Carbon steels and alloy steels can be given two forms of stress relief:
(1) Treatment at typically 150-200°C relieves peak stresses after hardening without significantly reducing hardness
(e.g. case-hardened components, bearings, etc.):
(2) Treatment at typically 600-680°C (e.g. after welding, machining etc.) provides virtually complete stress relief.
Non-ferrous alloys are stress relieved at a wide variety of temperatures related to alloy type and condition. Alloys
that have been age-hardened are restricted to stress relieving temperatures below the ageing temperature.
Austenitic stainless steels are stress relieved below 480°C or above 900°C, temperatures in between reducing
corrosion resistance in grades that are not stabilised or low-carbon. Treatments above 900°C are often full solution anneals.
Normalising Applied to some, but not all, engineering steels, normalising can soften, harden or stress relieve a
material, depending on its initial state. The objective of the treatment is to counter the effects of prior processes, such as casting, forging or rolling, by refining the existing non-uniform structure into one which enhances
machinability/formability or, in certain product forms, meets final mechanical property requirements. A primary
purpose is to condition a steel so that, after subsequent shaping, a component responds satisfactorily to a
hardening operation (e.g. aiding dimensional stability). Normalising consists of heating a suitable steel to a
temperature typically in the range 830-950°C (at or above the hardening temperature of hardening steels, or above
the carburising temperature for carburising steels) and then cooling in air. Heating is usually carried out in air, so
subsequent machining or surface finishing is required to remove scale or decarburised layers.

Air-hardening steels (e.g. some automotive gear steels) are often “tempered” (subcritically annealed) after normalising to soften the structure and/or promote machinability. Many aircraft specifications also call for this combination of treatments. Steels that are not usually normalised are those which would harden significantly during air cooling (e.g. many tool steels), or those which gain no structural benefit or produce inappropriate structures or mechanical properties (e.g. the stainless steels).
Annealing
The primary purpose of an annealing treatment is to reduce the hardness of a material and facilitate the
progress of subsequent manufacturing operations.
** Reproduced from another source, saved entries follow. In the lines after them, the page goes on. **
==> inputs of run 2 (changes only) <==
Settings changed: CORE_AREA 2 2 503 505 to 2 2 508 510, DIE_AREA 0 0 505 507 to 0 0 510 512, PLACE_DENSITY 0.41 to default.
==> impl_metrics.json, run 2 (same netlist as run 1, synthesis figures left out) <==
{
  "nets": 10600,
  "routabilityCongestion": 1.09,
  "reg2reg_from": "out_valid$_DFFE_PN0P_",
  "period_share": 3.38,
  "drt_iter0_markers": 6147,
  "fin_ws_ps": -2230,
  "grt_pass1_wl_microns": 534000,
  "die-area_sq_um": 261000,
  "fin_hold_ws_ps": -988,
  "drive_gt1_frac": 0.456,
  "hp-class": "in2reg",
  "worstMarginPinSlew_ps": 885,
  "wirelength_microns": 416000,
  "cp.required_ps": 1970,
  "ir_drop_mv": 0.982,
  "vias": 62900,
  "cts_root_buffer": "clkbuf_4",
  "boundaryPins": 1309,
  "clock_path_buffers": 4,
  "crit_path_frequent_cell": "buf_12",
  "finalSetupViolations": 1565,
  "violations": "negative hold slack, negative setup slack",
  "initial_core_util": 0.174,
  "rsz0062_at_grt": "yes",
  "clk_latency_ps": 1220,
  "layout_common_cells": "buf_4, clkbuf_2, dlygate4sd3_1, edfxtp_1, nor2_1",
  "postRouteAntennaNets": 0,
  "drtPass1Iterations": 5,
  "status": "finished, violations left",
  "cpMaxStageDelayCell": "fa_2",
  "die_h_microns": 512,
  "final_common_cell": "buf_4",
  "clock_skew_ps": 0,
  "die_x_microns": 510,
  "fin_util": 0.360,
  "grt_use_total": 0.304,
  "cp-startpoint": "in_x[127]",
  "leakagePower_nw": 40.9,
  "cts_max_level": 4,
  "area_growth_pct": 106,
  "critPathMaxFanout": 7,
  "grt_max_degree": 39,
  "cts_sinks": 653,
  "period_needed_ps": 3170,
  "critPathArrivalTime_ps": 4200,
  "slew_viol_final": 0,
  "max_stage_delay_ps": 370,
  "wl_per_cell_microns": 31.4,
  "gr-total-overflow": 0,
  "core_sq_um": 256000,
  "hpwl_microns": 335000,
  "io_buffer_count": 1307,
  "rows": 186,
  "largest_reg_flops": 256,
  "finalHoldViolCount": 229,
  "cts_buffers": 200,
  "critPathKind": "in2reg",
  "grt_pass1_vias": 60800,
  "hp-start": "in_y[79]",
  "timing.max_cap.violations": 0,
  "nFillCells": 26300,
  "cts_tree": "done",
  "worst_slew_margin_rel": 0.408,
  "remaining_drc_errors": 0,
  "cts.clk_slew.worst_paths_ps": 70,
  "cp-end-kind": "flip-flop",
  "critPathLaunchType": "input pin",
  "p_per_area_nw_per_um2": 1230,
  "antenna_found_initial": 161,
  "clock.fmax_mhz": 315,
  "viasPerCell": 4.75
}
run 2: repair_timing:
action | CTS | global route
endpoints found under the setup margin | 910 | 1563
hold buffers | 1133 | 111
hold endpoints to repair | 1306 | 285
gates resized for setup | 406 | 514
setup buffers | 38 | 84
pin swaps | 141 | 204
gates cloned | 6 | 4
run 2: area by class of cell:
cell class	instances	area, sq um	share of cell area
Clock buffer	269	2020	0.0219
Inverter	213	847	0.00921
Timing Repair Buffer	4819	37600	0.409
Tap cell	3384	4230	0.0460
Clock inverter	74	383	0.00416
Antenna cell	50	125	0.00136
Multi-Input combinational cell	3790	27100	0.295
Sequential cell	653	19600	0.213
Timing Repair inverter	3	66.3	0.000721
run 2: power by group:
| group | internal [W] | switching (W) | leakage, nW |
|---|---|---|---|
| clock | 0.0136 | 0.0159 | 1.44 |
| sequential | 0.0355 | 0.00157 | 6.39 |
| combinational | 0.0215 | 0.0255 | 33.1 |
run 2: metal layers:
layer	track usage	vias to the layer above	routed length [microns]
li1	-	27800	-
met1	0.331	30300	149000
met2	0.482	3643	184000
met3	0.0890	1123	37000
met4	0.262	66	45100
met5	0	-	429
--- config.mk ---
export PLATFORM = sky130hd
export DESIGN_NAME = stable_min_priority_queue_top
export DESIGN_NICKNAME = d
export VERILOG_FILES = /design/src/rtl/smpq_pkg.sv /design/src/rtl/stable_min_priority_queue_top.sv /design/src/rtl/smpq_cell.sv
export SDC_FILE = /design/constraint.sdc
export NUM_CORES = 1
export LEC_CHECK = 0
export BUFFER_PORTS_ARGS = -buffer_cell sky130_fd_sc_hd__buf_2
export CELL_PAD_IN_SITES_DETAIL_PLACEMENT = 1
export CELL_PAD_IN_SITES_GLOBAL_PLACEMENT = 2
export CORE_MARGIN = 1
export CORE_UTILIZATION = 43
export DETAILED_ROUTE_END_ITERATION = 10
export PLACE_DENSITY = 0.78
export SYNTH_ARGS = -nofsm -noshare
export SYNTH_HDL_FRONTEND = slang
export SYNTH_HIERARCHICAL = 1
export SYNTH_SLANG_ARGS = --single-unit
--- constraint.sdc ---
create_clock -name clk -period 3.9 [get_ports clk]
set_input_delay 0 -clock clk [delete_from_list [all_inputs] [get_ports clk]]
set_output_delay 0 -clock clk [all_outputs]
set_load 0.05 [all_outputs]
**config.mk**
```make
export PLATFORM = sky130hd
export DESIGN_NAME = scta_decode
export DESIGN_NICKNAME = d
export VERILOG_FILES = /design/src/hw/rtl/scta_pkg.sv /design/src/hw/rtl/scta_decode.sv
export SDC_FILE = /design/constraint.sdc
export NUM_CORES = 1
export LEC_CHECK = 0
export BUFFER_PORTS_ARGS = -buffer_cell sky130_fd_sc_hd__buf_2
export CAP_MARGIN = 20
export CORE_MARGIN = 5
export CORE_UTILIZATION = 65
export DETAILED_ROUTE_END_ITERATION = 7
export MAX_ROUTING_LAYER = met4
export PLACE_DENSITY_LB_ADDON = 0.25
export SLEW_MARGIN = 20
export SYNTH_ARGS = -nofsm -noshare
export SYNTH_HDL_FRONTEND = slang
export SYNTH_SLANG_ARGS = --single-unit
```
**constraint.sdc**
```tcl
create_clock -name vclk -period 4.8
set_clock_uncertainty 0.15 [all_clocks]
set_input_delay 0.24 -clock vclk [all_inputs]
set_output_delay 0.24 -clock vclk [all_outputs]
set_load 0.05 [all_outputs]
```
**src/hw/rtl/scta_pkg.sv**
```systemverilog
`timescale 1ns / 1ps
// ----------------------------------------------------------------------------
// scta_pkg
// Word types, key codes and US-layout lookup tables for the set 1 translator.
// ----------------------------------------------------------------------------
package scta_pkg;

    // One controller poll.
    typedef struct packed {
        logic       buffer_full;
        logic       from_aux;
        logic [7:0] scan_code;
    } poll_word_t;

    // One translated character.
    typedef struct packed {
        logic [6:0] ascii_char;
    } char_word_t;

    // Decode result handed back to the pipeline control.
    typedef struct packed {
        logic       emit;
        logic [6:0] ascii_char;
        logic       shift_held;
        logic       caps_lock_on;
    } scta_dec_t;

    localparam int unsigned BREAK_BIT = 7;

    // Key codes with the release bit stripped.
    localparam logic [6:0] KEY_LSHIFT   = 7'h2A;
    localparam logic [6:0] KEY_RSHIFT   = 7'h36;
    localparam logic [6:0] KEY_CAPSLOCK = 7'h3A;

    localparam logic [6:0] CHAR_NONE    = 7'h00;
    localparam logic [6:0] CHAR_LOWER_A = 7'h61;
    localparam logic [6:0] CHAR_LOWER_Z = 7'h7A;

    // Unshifted character for make codes below caps lock; zero where ignored.
    function automatic logic [6:0] plain_char(input logic [5:0] code);
        logic [6:0] ch;
        case (code)
            6'h02: ch = 7'h31;  // 1
            6'h03: ch = 7'h32;
            6'h04: ch = 7'h33;
            6'h05: ch = 7'h34;
            6'h06: ch = 7'h35;
            6'h07: ch = 7'h36;
            6'h08: ch = 7'h37;
            6'h09: ch = 7'h38;
            6'h0A: ch = 7'h39;
            6'h0B: ch = 7'h30;  // 0
            6'h0C: ch = 7'h2D;  // -
            6'h0D: ch = 7'h3D;  // =
            6'h0E: ch = 7'h08;  // backspace
            6'h0F: ch = 7'h09;  // tab
            6'h10: ch = 7'h71;  // q
            6'h11: ch = 7'h77;
            6'h12: ch = 7'h65;
            6'h13: ch = 7'h72;
            6'h14: ch = 7'h74;
            6'h15: ch = 7'h79;
            6'h16: ch = 7'h75;
            6'h17: ch = 7'h69;
            6'h18: ch = 7'h6F;
            6'h19: ch = 7'h70;  // p
            6'h1A: ch = 7'h5B;  // [
            6'h1B: ch = 7'h5D;  // ]
            6'h1C: ch = 7'h0A;  // enter
            6'h1E: ch = 7'h61;  // a
            6'h1F: ch = 7'h73;
            6'h20: ch = 7'h64;
            6'h21: ch = 7'h66;
            6'h22: ch = 7'h67;
            6'h23: ch = 7'h68;
            6'h24: ch = 7'h6A;
            6'h25: ch = 7'h6B;
            6'h26: ch = 7'h6C;  // l
            6'h27: ch = 7'h3B;  // ;
            6'h28: ch = 7'h27;  // '
            6'h29: ch = 7'h60;  // `
            6'h2B: ch = 7'h5C;  // backslash
            6'h2C: ch = 7'h7A;  // z
            6'h2D: ch = 7'h78;
            6'h2E: ch = 7'h63;
            6'h2F: ch = 7'h76;
            6'h30: ch = 7'h62;
            6'h31: ch = 7'h6E;
            6'h32: ch = 7'h6D;  // m
            6'h33: ch = 7'h2C;  // ,
            6'h34: ch = 7'h2E;  // .
            6'h35: ch = 7'h2F;  // /
            6'h39: ch = 7'h20;  // space
            default: ch = CHAR_NONE;
        endcase
        return ch;
    endfunction

    // Shifted character for the same codes.
    function automatic logic [6:0] shifted_char(input logic [5:0] code);
        logic [6:0] ch;
        case (code)
            6'h02: ch = 7'h21;  // !
            6'h03: ch = 7'h40;  // @
            6'h04: ch = 7'h23;  // #
            6'h05: ch = 7'h24;  // $
            6'h06: ch = 7'h25;  // %
            6'h07: ch = 7'h5E;  // ^
            6'h08: ch = 7'h26;  // &
            6'h09: ch = 7'h2A;  // *
            6'h0A: ch = 7'h28;  // (
            6'h0B: ch = 7'h29;  // )
            6'h0C: ch = 7'h5F;  // _
            6'h0D: ch = 7'h2B;  // +
            6'h0E: ch = 7'h08;
            6'h0F: ch = 7'h09;
            6'h10: ch = 7'h51;  // Q
            6'h11: ch = 7'h57;
            6'h12: ch = 7'h45;
            6'h13: ch = 7'h52;
            6'h14: ch = 7'h54;
            6'h15: ch = 7'h59;
            6'h16: ch = 7'h55;
            6'h17: ch = 7'h49;
            6'h18: ch = 7'h4F;
            6'h19: ch = 7'h50;  // P
            6'h1A: ch = 7'h7B;  // {
            6'h1B: ch = 7'h7D;  // }
            6'h1C: ch = 7'h0A;
            6'h1E: ch = 7'h41;  // A
            6'h1F: ch = 7'h53;
            6'h20: ch = 7'h44;
            6'h21: ch = 7'h46;
            6'h22: ch = 7'h47;
            6'h23: ch = 7'h48;
            6'h24: ch = 7'h4A;
            6'h25: ch = 7'h4B;
            6'h26: ch = 7'h4C;  // L
            6'h27: ch = 7'h3A;  // :
            6'h28: ch = 7'h22;  // "
            6'h29: ch = 7'h7E;  // ~
            6'h2B: ch = 7'h7C;  // |
            6'h2C: ch = 7'h5A;  // Z
            6'h2D: ch = 7'h58;
            6'h2E: ch = 7'h43;
            6'h2F: ch = 7'h56;
            6'h30: ch = 7'h42;
            6'h31: ch = 7'h4E;
            6'h32: ch = 7'h4D;  // M
            6'h33: ch = 7'h3C;  // <
            6'h34: ch = 7'h3E;  // >
            6'h35: ch = 7'h3F;  // ?
            6'h39: ch = 7'h20;
            default: ch = CHAR_NONE;
        endcase
        return ch;
    endfunction

endpackage

```
**src/hw/rtl/scta_decode.sv**
```systemverilog
`timescale 1ns / 1ps
// ----------------------------------------------------------------------------
// scta_decode
// Classify one poll word, update the modifier flags and look up the character.
// ----------------------------------------------------------------------------
module scta_decode
    import scta_pkg::*;
(
    input  poll_word_t word,
    input  logic       shift_held,
    input  logic       caps_lock_on,
    output scta_dec_t  dec
);

    logic [6:0] lo_char;
    logic [6:0] hi_char;
    logic       is_letter;
    logic       use_upper;
    logic       is_break;
    logic [6:0] key;

    assign is_break = word.scan_code[BREAK_BIT];
    assign key      = word.scan_code[6:0];
    assign lo_char  = plain_char(key[5:0]);
    assign hi_char  = shifted_char(key[5:0]);

    always_comb
    begin
        is_letter = lo_char inside {[CHAR_LOWER_A:CHAR_LOWER_Z]};
        use_upper = is_letter ? (shift_held ^ caps_lock_on) : shift_held;

        dec.emit         = 1'b0;
        dec.ascii_char   = use_upper ? hi_char : lo_char;
        dec.shift_held   = shift_held;
        dec.caps_lock_on = caps_lock_on;

        // Drop empty polls and mouse bytes.
        if (word.buffer_full && !word.from_aux)
        begin
            if (is_break)
            begin
                if (key == KEY_LSHIFT || key == KEY_RSHIFT)
                begin
                    dec.shift_held = 1'b0;
                end
            end
            else if (key == KEY_LSHIFT || key == KEY_RSHIFT)
            begin
                dec.shift_held = 1'b1;
            end
            else if (key == KEY_CAPSLOCK)
            begin
                dec.caps_lock_on = !caps_lock_on;
            end
            else if (!key[6] && lo_char != CHAR_NONE)
            begin
                dec.emit = 1'b1;
            end
        end
    end

endmodule
```
==> results.py <==
metrics = {
    "logic_synthesis": {
        "netlist_area_um2": 1270,
        "synthDistinctLibCells": 49,
        "yosys_warnings": 0,
        "syn_inst": 191,
        "syn_area_per_cell_um2": 6.65,
        "yosysSeqAreaShare_pct": 0,
        "synth_nets": 214,
    },
    "sta": {
        "min_period_over_period_pct": 77.1,
        "setup_ws_ns": 1.10,
        "grt_setup_unrepaired": "false",
        "finalCriticalPeriod_ns": 3.70,
        "setup_tns_ns": 0,
        "final-setup-viol-count": 0,
        "whs_ns": 0.690,
        "fmax_mhz": 270,
        "maxSlewViolCount": 0,
        "relSlewSlack_pct": 57.0,
        "tightest_slew_ns": 0.644,
        "hold_viol_final": 0,
    },
    "worst_setup_path": {
        "endpoint": "dec[6]",
        "timing.critical_path.to_type": "primary output",
        "worstPathRequired_ns": 4.41,
        "cp-startpoint": "word[3]",
        "crit_cells": 11,
        "critPathLaunchType": "input port",
        "path_class": "input port to primary output",
        "critPathTopFamily": "compound AO/OA/AOI/OAI gates",
        "slowest_stage": "buf_2",
        "critical_path.max_stage_delay_ns": 0.51,
        "worstPathBufferInverterCount": 2,
        "path_max_fanout": 41,
        "arrival_ns": 3.31,
        "worstPathCellList": "buf_2 > nand2b_1 > and4b_1 > a311oi_1 > o31ai_1 > o31ai_1 > o21ai_1 > a311oi_4 > xnor2_2 > mux2_1 > buf_2",
    },
    "grt": {
        "grt_pass1_wl_um": 6210,
        "overflow": 0,
        "antenna_found_initial": 0,
        "grt_use_total_pct": 28.4,
        "grt_max_degree": 42,
        "grt_pass1_vias": 1281,
    },
    "place": {
        "routabilityCongestion": 1.01,
        "place_ws_ns": 1.19,
        "port-buffer-count": 22,
        "place_hpwl_um": 2910,
    },
    "hold_path": {
        "min_path_cells": 3,
        "hp-class": "input port to primary output",
    },
    "pwr": {
        "p_leak_nw": 0.565,
        "power_density_nw_per_um2": 133,
        "vdd.ir_drop.worst_uv": 81.4,
    },
    "die": {
        "rows": 16,
        "start_util_pct": 66.8,
        "dieArea_um2": 2940,
        "die_height_um": 54.2,
        "core_um2": 1900,
        "die_width_um": 54.2,
        "io_pins": 22,
    },
    "cells_and_area": {
        "fin_nets": 225,
        "regArea_um2": 0,
        "multi_input_area_um2": 1150,
        "seq_cells": 0,
        "clock_buffer_count": 0,
        "synthToLayoutAreaGrowth_pct": 4.43,
        "n_fill_cell": 176,
        "n_antenna_cell": 0,
        "drive_gt1_share_pct": 16.5,
    },
    "detailed_routing": {
        "drt-total-wl_um": 3790,
        "drt_iter0_markers": 97,
        "dr.pass1.iters": 4,
        "wire_per_inst_um": 16.7,
        "remaining_drc_errors": 0,
        "vias": 1485,
        "viasPerCell": 6.54,
        "ant_nets": 0,
    },
    "clock_network": {
        "cts_resized": 0,
        "hold_buffers": 0,
        "postCtsSetupRepairBufs": 0,
    },
    "run": {
        "cap_violations": 0,
    },
    "outcome": {
        "outcome": "completed",
    },
}
-- worst min-delay path, cell delays in order --
cell	delay, ns
buf_2	0.10
xnor2_1	0.06
buf_2	0.20
-- per-layer routing --
layer  vias to the layer above  share of wire [%]  track usage [%]
li1                        721                  -                -
met1                       660                 42             39.2
met2                        94                 47             46.4
met3                        10                9.0            0.554
met4                         0                2.3             4.98
met5                         -                  0                -
-- report_power, final --
group | internal, mW | switching, mW | leakage, nW
combinational | 0.0559 | 0.121 | 0.565
sequential | 0 | 0 | 0
clock | 0 | 0 | 0
total | 0.0559 | 0.121 | 0.565
-- cells in the final DEF, fill, tap and decap left out, types with 3 or more instances in the layout --
cell	synthesis	routed
nor3_1	4	4
mux2i_1	5	5
inv_1	4	4
nor2b_1	3	3
a21o_1	4	4
nand3_1	7	7
nor2_1	16	16
buf_2	1	22
a21oi_1	12	12
ha_1	11	11
o21ai_0	21	21
o21ai_1	3	3
nand2b_1	11	11
o211ai_1	5	5
a31oi_1	5	5
nand2_1	25	25
nand3b_1	3	3
-- kinds of logic (layout without fill, tap and decap cells) --
family | Yosys count | in the layout | share of synthesized area (%)
AND/OR/NAND/NOR | 80 | 80 | 32.8
AO/OA/AOI/OAI | 67 | 67 | 34.7
buffers and inverters | 19 | 28 | 9.06
adder cells (fa/ha/maj) | 11 | 11 | 10.8
multiplexers | 10 | 10 | 9.26
XOR/XNOR | 4 | 4 | 3.35
-- cell usage after synthesis, types with 2 or more instances --
cell	count	area, um2
o211ai_1	5	37.5
clkbuf_1	7	26.3
a21o_1	4	30.0
mux2i_1	5	50.1
mux2_2	2	22.5
nor2_1	16	60.1
o21ai_0	21	105
o31ai_1	2	15.0
o221ai_1	2	17.5
a31oi_1	5	31.3
nor2b_1	3	18.8
nand3b_1	3	22.5
nor3b_1	2	15.0
inv_4	2	12.5
nor3_1	4	20.0
nand2_1	25	93.8
and4_4	2	22.5
buf_6	5	56.3
o21ai_1	3	15.0
nand2b_1	11	68.8
a21oi_1	12	60.1
xor2_1	2	17.5
nand3_1	7	35.0
inv_1	4	15.0
mux2_1	2	22.5
ha_1	11	138
o2111ai_1	2	17.5
-- stage by stage --
step | util (%) | instance area [um2] | cells | power [mW]
2_1_floorplan | - | 1270 | 191 | 0.139
3_3_place_gp | 69.7 | 1330 | 227 | 0.170
3_5_place_dp | 69.7 | 1330 | 227 | 0.174
4_1_cts | 69.7 | 1330 | 227 | 0.174
5_1_grt | 69.7 | 1330 | 227 | 0.189
6_report | 69.7 | 1330 | 227 | 0.177
-- final cells by class --
class / instances / area share [%]
multi-input combinational: 172 / 87.1
timing repair buffer: 22 / 8.30
tap: 27 / 2.55
inverter: 6 / 2.08
-- worst min path at each step --
stage / startpoint / slack, ns / endpoint
6_report: caps_lock_on / 0.69 / dec[0]
5_1_grt: caps_lock_on / 0.70 / dec[0]
4_1_cts: caps_lock_on / 0.69 / dec[0]
3_5_place_dp: caps_lock_on / 0.69 / dec[0]
3_3_place_gp: caps_lock_on / 0.68 / dec[0]
2_1_floorplan: word[6] / 0.59 / dec[9]
No activity file was read; power rests on OpenSTA's default activity.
Annealing is commonly used after casting, forging or
rolling to soften materials and minimise residual stresses, improve machinability, and increase ductility by carefully controlling the microstructure. Many steels in strip form are annealed, as are most tool steels and stainless steels. Non-ferrous alloys are also annealed. There are several process variations that qualify as annealing treatments:
• Full annealing is performed on steels by heating to a high temperature (typically 830-950°C), then cooling
slowly to ambient temperature. Non-ferrous materials are softened and refined by full annealing at temperatures appropriate for each alloy.
• Isothermal / cyclic annealing is performed by heating steels to the full annealing temperature, cooling to an
intermediate temperature (typically 550-700°C) and soaking for a long period to allow transformation to
proceed slowly, followed by cooling to ambient temperature.
• Intercritical annealing is applied by heating steels to below the full annealing temperature (typically 723-
910°C) according to composition. A prolonged soak is followed by cooling to ambient temperature.
• Subcritical annealing takes place at a temperature for steels of typically 650-720°C, allowing a prolonged soak before cooling to ambient temperature.
• Homogenisation annealing can be applied to both ferrous and non-ferrous materials and is a prolonged
high-temperature soak intended to break down segregation in the material’s structure.
• Solution annealing is applied commonly to austenitic stainless steels, typically at 1010-1150°C. With
unstabilised grades, the treatment must be followed by fast cooling or quenching. It is applied as a softening
process during manufacture or to optimise corrosion resistance (e.g. after welding).

WHAT ARE THE BENEFITS?
Stress relieving, normalising and annealing all prepare metals and alloys for further processing or for the
intended service conditions. They control the ability of materials to be machined with ease, perform without
distortion in service, be formed without cracking or splitting, be subsequently hardened or carburised with
minimal distortion, or to resist corrosive environments.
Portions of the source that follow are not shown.